Não se trata de uma liberdade curatorial de Ana Bigotte Vieira, Ana Dinger, Carlos Manuel Oliveira e João dos Santos Martins, urdida para justificar a diversidade e a abrangência de âmbitos arqueológicos que é coberta por esta sétima edição do work-in-progress Para uma Timeline a Haver. Há algo mais que implicitamente o parece explicar: a relação com a arqueologia como ciência do passado, distante ou próximo, é pacífica, mas está-lhe subjacente um outro entendimento que, sendo menos legível porque lida com imaterialidades, se faz sentir: o de uma arqueologia do desejo que é necessariamente projectada no futuro, seja este simplesmente sonhado, intencionado ou preparado. O mesmo desejo que levou Fredric Jameson a dedicar-lhe um dos seus mais cativantes escritos, “Archaeologies of the Future: The Desire Called Utopia and Other Science Fictions”, e de novo colocando o título no plural, porque – neste caso verificando a questão no sentido inverso – não é possível “futurizar” sem analisar a história, como muito bem compreendeu esse génio-louco do pan-africanismo que foi Sun Ra.
Segundo a lógica da causalidade, o estabelecimento de uma timeline implica que haja percursos para trás e para adiante, pelo menos se considerarmos o tempo como uma linha contínua, coisa que não é. O gato que poisa no chão não é o mesmo gato que salta, nem o gato intermédio que rompe o ar. Está aqui um dos aspectos mais brilhantes da organização dos conteúdos de Dança Não Dança, e tanto na exposição como no seu catálogo. A timeline é quebrada e os seus pedaços são colados de modo a que surja o remoto ao lado, em baixo ou em cima do quase actual, esbatendo as diferenças entre o que é história e o que é jornalismo, e daí a ênfase nos recortes de artigos saídos na imprensa. Junta-se, a cada instante, a demasia do desejo e da utopia que conduziram a nova dança portuguesa e as expressões que dela resultaram no dia de hoje. Aqui está outro factor assaz interessante: do arquivo que é mostrado, esmiuçado, intercalado e manipulado, na articulação dos seus fragmentos, irrompe algo que (ainda, se alguma vez) não é possível arquivar: uma procura, uma idealização, uma vontade que nunca são realizados, porque o futuro para que apontam, tentativamente, é sempre o futuro de si mesmo, e por isso inalcançável. É essa, aliás, a condição primeira do utópico.
Esse futuro é sempre múltiplo, condizente com um presente que toma várias direcções e um passado que foi sortido.

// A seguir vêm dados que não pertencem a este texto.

Source: an optimization exercise on an open RTL-to-GDS flow (aim: small area, a short achievable clock period and few clock cycles per item). Production flows keep margins and buffers that such runs may drop.
RTL that was checked went through simulation tests only; none was proved equivalent to the original.

==> flow/design.v (excerpt) <==
module li_block_engine (
  input  wire         clk,
  input  wire         rst,         
  input  wire         start,       
  input  wire         decrypt,     
  input  wire [127:0] blk_in,
  input  wire [6:0]   rounds,      
  input  wire [5:0]   ca_steps,    
  input  wire         nbhd,        
  input  wire         toroidal,
  input  wire [31:0]  rule_base,
  output wire [6:0]   rk_idx,
  input  wire [127:0] rk,
  output wire         ready,
  output wire         done,
  output wire [127:0] blk_out
);
Size in the first run: roughly 660 flip-flops, ~440 I/O pins, about 110,000 µm² of cells after synthesis.
make LEC_CHECK=0 ABC_CLOCK_PERIOD_IN_PS=4000 CAP_MARGIN=20 CORE_MARGIN=2 CORE_UTILIZATION=50 PLACE_DENSITY=0.6 SETUP_SLACK_MARGIN=5 SLEW_MARGIN=20 finish   # period 10.0 ns
run.sh (not shown) runs the stock make flow with config.mk's settings and CLKGATE_MAP_FILE= SYNTH_SCRIPT=/design/flow/synth_recipe.tcl, a recipe that flattens the netlist after the stock synthesis.
Change:
--- a/flow/design.v
+++ b/flow/design.v
@@ -41,28 +41,26 @@
   assign y = {m4(ah, ni), m4(ah ^ al, ni)};
 endmodule
 module li_ca_step (
   input  wire [127:0] grid,
   input  wire [19:0]  tab,
   input  wire         nbhd,
   input  wire         toroidal,
-  input  wire [31:0]  gu,          
-  input  wire [31:0]  gd,          
   output wire [127:0] grid_next
 );
   wire [9:0] ta = tab[9:0];
   wire [9:0] tb = tab[19:10];
   wire [1:0] cs [0:127];    
   wire [1:0] xs [0:127];    
   genvar r, c;
   generate
     for (r = 0; r < 4; r = r + 1) begin : g_r
       for (c = 0; c < 32; c = c + 1) begin : g_c
-        wire up = (r == 0) ? gu[c] : grid[(r-1)*32 + c];
-        wire dn = (r == 3) ? gd[c] : grid[(r+1)*32 + c];
+        wire up = (r == 0) ? (toroidal & grid[3*32 + c]) : grid[(r-1)*32 + c];
+        wire dn = (r == 3) ? (toroidal & grid[c])        : grid[(r+1)*32 + c];
         wire me = grid[r*32 + c];
         assign cs[r*32 + c] = {(up & me) | (up & dn) | (me & dn), up ^ me ^ dn};
         assign xs[r*32 + c] = nbhd ? {1'b0, me} : cs[r*32 + c];
       end
     end
     for (r = 0; r < 4; r = r + 1) begin : g_r2
       for (c = 0; c < 32; c = c + 1) begin : g_c2
@@ -165,16 +163,14 @@
   reg         ae_busy;    
   reg         ae_phb;     
   reg  [6:0]  ae_left;    
   reg         ae_first;   
   reg         ae_lastb;   
   reg         done_q;
   reg [127:0] grid;       
-  reg  [31:0] gu;         
-  reg  [31:0] gd;         
   reg [127:0] rkc;        
   reg [127:0] kq;         
   reg         kfull;
   reg  [19:0] tab;        
   reg         ce_busy;    
   reg  [5:0]  ce_cnt;     
   reg         ce_last;    
@@ -194,16 +190,14 @@
     end
   endgenerate
   li_ca_step u_ca (
     .grid      (grid),
     .tab       (tab),
     .nbhd      (nbhd_q),
     .toroidal  (tor_q),
-    .gu        (gu),
-    .gd        (gd),
     .grid_next (step_o)
   );
   wire [127:0] kc = step_o ^ rkc;       
   wire [127:0] kb;                      
   generate
     for (k = 0; k < 128; k = k + 1) begin : g_kb
       assign kb[127 - k] = kc[k];
@@ -218,22 +212,18 @@
   wire ce_finish  = last_step & kslot;
   wire grid_free  = ~ce_busy | ce_finish;
   wire load_ca    = (ce_jobs != 7'd0) & grid_free;
   wire load_k0    = ce_k0 & (ce_jobs == 7'd0) & ~ce_busy & kslot;
   always @(posedge clk) begin
     if (load_ca) begin
       grid <= seed;
-      gu   <= seed[127:96] & {32{tor_q}};
-      gd   <= seed[31:0] & {32{tor_q}};
       rkc  <= seed;
       tab  <= tab_r;
     end else if (ce_busy & ~last_step) begin
       grid <= step_o;
-      gu   <= step_o[127:96] & {32{tor_q}};
-      gd   <= step_o[31:0] & {32{tor_q}};
     end
   end
   always @(posedge clk) begin
     if (~ae_busy)
       kq <= rk;                          
     else if (load_k0)
       kq <= rk;
@@ -274,22 +264,20 @@
         end
         if (load_k0)
           ce_k0 <= 1'b0;
       end
     end
   end
   wire [127:0] inv_o;
-  wire [127:0] sx;        
-  wire [127:0] blk_c;     
+  wire [127:0] inv_c;
   genvar i, c;
   generate
     for (i = 0; i < 16; i = i + 1) begin : g_inv
-      li_inv8 u_inv (.a(phi(st[127 - 8*i -: 8])), .y(inv_o[127 - 8*i -: 8]));
-      assign sx[127 - 8*i -: 8] = phiinv(st[127 - 8*i -: 8]);
-      assign blk_c[127 - 8*i -: 8] = phi(blk_in[127 - 8*i -: 8]);
+      li_inv8 u_inv (.a(phi(st[127 - 8*i -: 8])), .y(inv_c[127 - 8*i -: 8]));
+      assign inv_o[127 - 8*i -: 8] = phiinv(inv_c[127 - 8*i -: 8]);
     end
   endgenerate
   function automatic [7:0] xt(input [7:0] a);    
     xt = {a[6:0], 1'b0} ^ (a[7] ? 8'h1b : 8'h00);
   endfunction
   function automatic [7:0] gmul(input [7:0] a, input [3:0] b);
     reg [7:0] a2, a4, a8;
@@ -300,14 +288,15 @@
       gmul = (b[0] ? a : 8'h00) ^ (b[1] ? a2 : 8'h00) ^
              (b[2] ? a4 : 8'h00) ^ (b[3] ? a8 : 8'h00);
     end
   endfunction
   wire b_last = ae_lastb;
   wire b_id   = dec_q ? b_last : ae_first;       
   wire b_mix  = ~ae_first & ~b_last;             
+  wire [127:0] sx = st;
   wire [127:0] e_sub;     
   wire [127:0] e_shr;     
   wire [127:0] d_key = sx ^ kq;
   wire [127:0] d_pm;      
   wire [127:0] mx_i = dec_q ? d_pm : e_shr;
   wire [127:0] mx_o;
   wire [127:0] d_lin = b_mix ? mx_o : d_key;
@@ -345,15 +334,15 @@
       assign mx_o[127 - 8*(4*c+3) -: 8] = gmul(a0, 4'd3) ^ a1 ^ a2 ^ gmul(a3, 4'd2);
     end
   endgenerate
   wire [127:0] e_out = (b_mix ? mx_o : e_shr) ^ kq;
   wire [127:0] b_std = b_id ? d_key : (dec_q ? d_pre : e_out);
   always @(posedge clk) begin
     if (~ae_busy)
-      st <= blk_c;
+      st <= blk_in;
     else if (ae_busy & ~ae_phb)
       st <= inv_o;
     else if (ae_consume)
       st <= b_std;
   end
   always @(posedge clk) begin
     if (~ae_busy) begin
The new run completed with no timing, DRC or antenna violations.
Wire length is about the same.
Clock-buffer cell count goes down by 2.
Setup slack is worse by 0.31 ns.
Cell count is higher by 0.79%.
Utilization increases by 2.0 points.
Design area came out higher by 0.99%.
First-iteration DRC count falls by 6.1%.
Area after synthesis goes down by 2.3%.
Global-route usage grows by 0.49 points.
No functional check of the RTL was part of any run of this note.

========
li_block_engine, a different RTL version from the one above (not shown whole).
Size in the first run: about 11000 cells after synthesis, ~800 flip-flops, about 440 I/O pins.
export LEC_CHECK = 0
export ABC_CLOCK_PERIOD_IN_PS = 4000
export CAP_MARGIN = 20
export CORE_MARGIN = 2
export CORE_UTILIZATION = 50
export PLACE_DENSITY = 0.6
export SETUP_SLACK_MARGIN = 5
export SLEW_MARGIN = 20
create_clock -name core_clock -period 10.0 [get_ports {clk}]
Testbench counts at the start, summed over its fixed seeds: cycles 99,556, blocks 3,200.
Next try:
--- a/flow/design.v
+++ b/flow/design.v
@@ -244,13 +244,13 @@
   end
   always @(posedge clk) begin
     if (ce_finish)
       kq <= kb;
   end
   always @(posedge clk) begin
-    if (ready) begin
+    if (acc) begin
       cb_dec   <= decrypt;
       cb_steps <= ca_steps;
       cb_nbhd  <= nbhd;
       cb_tor   <= toroidal;
       cb_rule  <= rule_base;
       ib_blk   <= blk_in;
- global-route usage rises by 0.56 points
- worst hold slack degrades by 0.011 ns
- final area rises by 0.38%
- critical path depth falls by 1
- via count rises by 2.2%
- clock-buffer cell count falls by 2
- synthesized area rises by about 0.9%
- non-clock buffer count falls by 24
- die area rises by 0.87%
- setup slack improves by 0.11 ns
- maximum frequency rises by about 2.2%
Testbench counts after the change, summed over its fixed seeds: cycles 99,556, blocks 3,200.

==> what the ideal ports hide <==
Ports are ideal in the flow. The routed layouts listed here were re-timed in OpenROAD. Step 1, drivers: a clkbuf_16 drives clk and a buf_2 each remaining input, both assumed. Step 2 moves the port delays by t, midway between the first and last clock arrival at a register: inputs arrive t later, outputs are due t later. That takes back most of the time a late clock gives input paths. Slacks: ideal ports / drivers / drivers and shift; pairs: ideal ports / drivers.
run	t, ns	setup slack, ns	worst data-port slew with drivers (ns)
the first run of note 1	0.859	4.935 / 4.935 / 4.935	0.21
the second run of note 1	0.838	4.626 / 4.626 / 4.626	0.25
the first run of note 2	0.891	4.829 / 4.829 / 4.829	0.22
the second run of note 2	0.885	4.942 / 4.942 / 4.942	0.26
After both steps setup and hold are still met in every run listed.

Porque nenhuma unicidade dançante alguma vez existiu, Dança Não Dança é muitas danças e não danças. Melhor: é muitas possibilidades de movimento. Numa das visitas guiadas à exposição, Ana Bigotte Vieira disse mesmo que a última sala do percurso podia ser encarada como a primeira. Na verdade, podemos começar o visionamento seja em que sala for. Julio Cortázar, o autor do romance-jogo “Rayuela”, gostaria com certeza de assistir a algo assim de tão performativo, uma vez que seja com o próprio público a performar.
Do artifício como natureza
Posso afirmar, então, sem exagero que Dança Não Dança é um dispositivo de ficção científica. Para todos os efeitos, é este o último refúgio da formulação de utopias e do questionamento do que essas utopias possam ter de… distópico. Não se surpreendam: afinal, esse aspecto esteve sempre em causa. Leia-se esta passagem da pena de António Ferro, citado no catálogo: «As mulheres e os homens por enquanto ainda têm o parti-pris da forma humana, da forma instituída por Deus, ainda não estão absolutamente artificializados. Ainda há muitos preconceitos a derruir para que a Natureza seja destruída pelo artifício, para que o artifício seja a Natureza…»
Quem? António Joaquim Tavares Ferro, o responsável pela política cultural do Estado Novo, autoridade maior do Secretariado de Propaganda Nacional de Salazar, entusiasta dos Ballets Russes e responsável pela fundação da Companhia Portuguesa de Bailado Verde Gaio, nesta cruzando uns equívocos conceitos de modernidade com a exaltação turística do folclore nacional. Em Dança Não Dança o seu fantasma está por todo o lado, até nas recusas da sua herança que vemos projectadas diagonalmente em telas, na parede por detrás e no chão, dando-nos uma ilusão de tridimensionalidade – corpos (por exemplo, os corpos de Vera Mantero, João Fiadeiro, Margarida Bettencourt, Francisco Camacho, Paulo Ribeiro, Marlene Monteiro Freitas, Sónia Baptista, Diana Niepce) que se movem e manifestam como construções culturais sobre a naturalidade da carne, já não artifícios pós-humanos, mas extroversões e extrapolações propriamente humanas, mesmo quando metamórficas e mutantes no seu devir-animal ou devir-monstro (Deleuze via José Gil).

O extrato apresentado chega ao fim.